Santa.Com - The Musical is a new musical play for families that addresses, thematically, the need for healthy fantasy in the world of children, as well as in the adult world, and the need for imagination and simplicity in our everyday lives to use as a coping force as we struggle to exist in a world that has become too complex and too complicated for both children and adults.
Santa.Com - The Musical emphasizes the need to maintain and foster traditional values associated with family, love, Christmas, Santa Claus and the world of mythical and spiritual legends. The story suggests that not everything in the world need be high tech or computerized; that human beings do not have to depersonalize the simpler things in life, like Santa Claus and other stories and fables associated with Christmas, in order to be sophisticated and functional in their advanced societies.
Santa.Com – The Musical carries an easy-to-follow plot through a simple, yet compelling story of good vs. bad, right vs. wrong, truth vs. falsehood. It also presents a metaphor for today’s high speed/high tech society: through its example of the over-commercialization of life and the over-complicated, if not overwhelming, events that take us further and further away from the simplicity and intrinsic values of those events. At the same time, the play is not a manifesto against progress; it is a story that “opposes” the loss of the soul, human warmth and the spiritual connections that are destroyed in the rush to capitalize on and exploit the benefits of newly developed technologies.
In the end, Santa.Com – The Musical, is a musical play about spirit and spirituality as the bedrock foundation of people’s lives; it is a message communicated through words and music about where our spirituality comes from and how easy it can be lost.

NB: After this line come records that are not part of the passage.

===== src/flat_wrapper.sv =====
// flat-port wrapper written by rule: the top's interface ports become plain ports
module multiply_control_flat 
#(
   parameter int WIDTH = 8
)
  (Clk, Reset_n, bus_Run, bus_ClearA_LoadB, bus_S, bus_adder_sum, bus_adder_x, bus_adder_a, bus_adder_b, bus_adder_cin, bus_Aval, bus_Bval, bus_Xval, bus_Done);
  multiply_control_if #(.WIDTH(WIDTH)) bus_i ();
  input  logic Clk;
  input  logic Reset_n;
  input wire logic [$bits(bus_i.Run)-1:0] bus_Run;
  input wire logic [$bits(bus_i.ClearA_LoadB)-1:0] bus_ClearA_LoadB;
  input wire logic [$bits(bus_i.S)-1:0] bus_S;
  input wire logic [$bits(bus_i.adder_sum)-1:0] bus_adder_sum;
  input wire logic [$bits(bus_i.adder_x)-1:0] bus_adder_x;
  output wire logic [$bits(bus_i.adder_a)-1:0] bus_adder_a;
  output wire logic [$bits(bus_i.adder_b)-1:0] bus_adder_b;
  output wire logic [$bits(bus_i.adder_cin)-1:0] bus_adder_cin;
  output wire logic [$bits(bus_i.Aval)-1:0] bus_Aval;
  output wire logic [$bits(bus_i.Bval)-1:0] bus_Bval;
  output wire logic [$bits(bus_i.Xval)-1:0] bus_Xval;
  output wire logic [$bits(bus_i.Done)-1:0] bus_Done;
  assign bus_i.Run = bus_Run;
  assign bus_i.ClearA_LoadB = bus_ClearA_LoadB;
  assign bus_i.S = bus_S;
  assign bus_i.adder_sum = bus_adder_sum;
  assign bus_i.adder_x = bus_adder_x;
  assign bus_adder_a = bus_i.adder_a;
  assign bus_adder_b = bus_i.adder_b;
  assign bus_adder_cin = bus_i.adder_cin;
  assign bus_Aval = bus_i.Aval;
  assign bus_Bval = bus_i.Bval;
  assign bus_Xval = bus_i.Xval;
  assign bus_Done = bus_i.Done;
  multiply_control #(.WIDTH(WIDTH)) u_core (.Clk(Clk), .Reset_n(Reset_n), .bus(bus_i));
endmodule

In a musical format, Santa.Com – The Musical presents the opportunity for creating original material to articulate thought-provoking and universal themes in a contemporary story to a large and traditionally-seasonal theatre-going audience – families and their children – who return to their local theatres year after year to experience the annual Christmas production of Charles Dicken's A Christmas Carol.
Santa.Com – The Musical presents an alternative for programming that includes a story to which most audience members can readily identify, containing characters with which they can easily relate, and humor, music and songs that can capture their imagination, hold their attention and remain within their memories.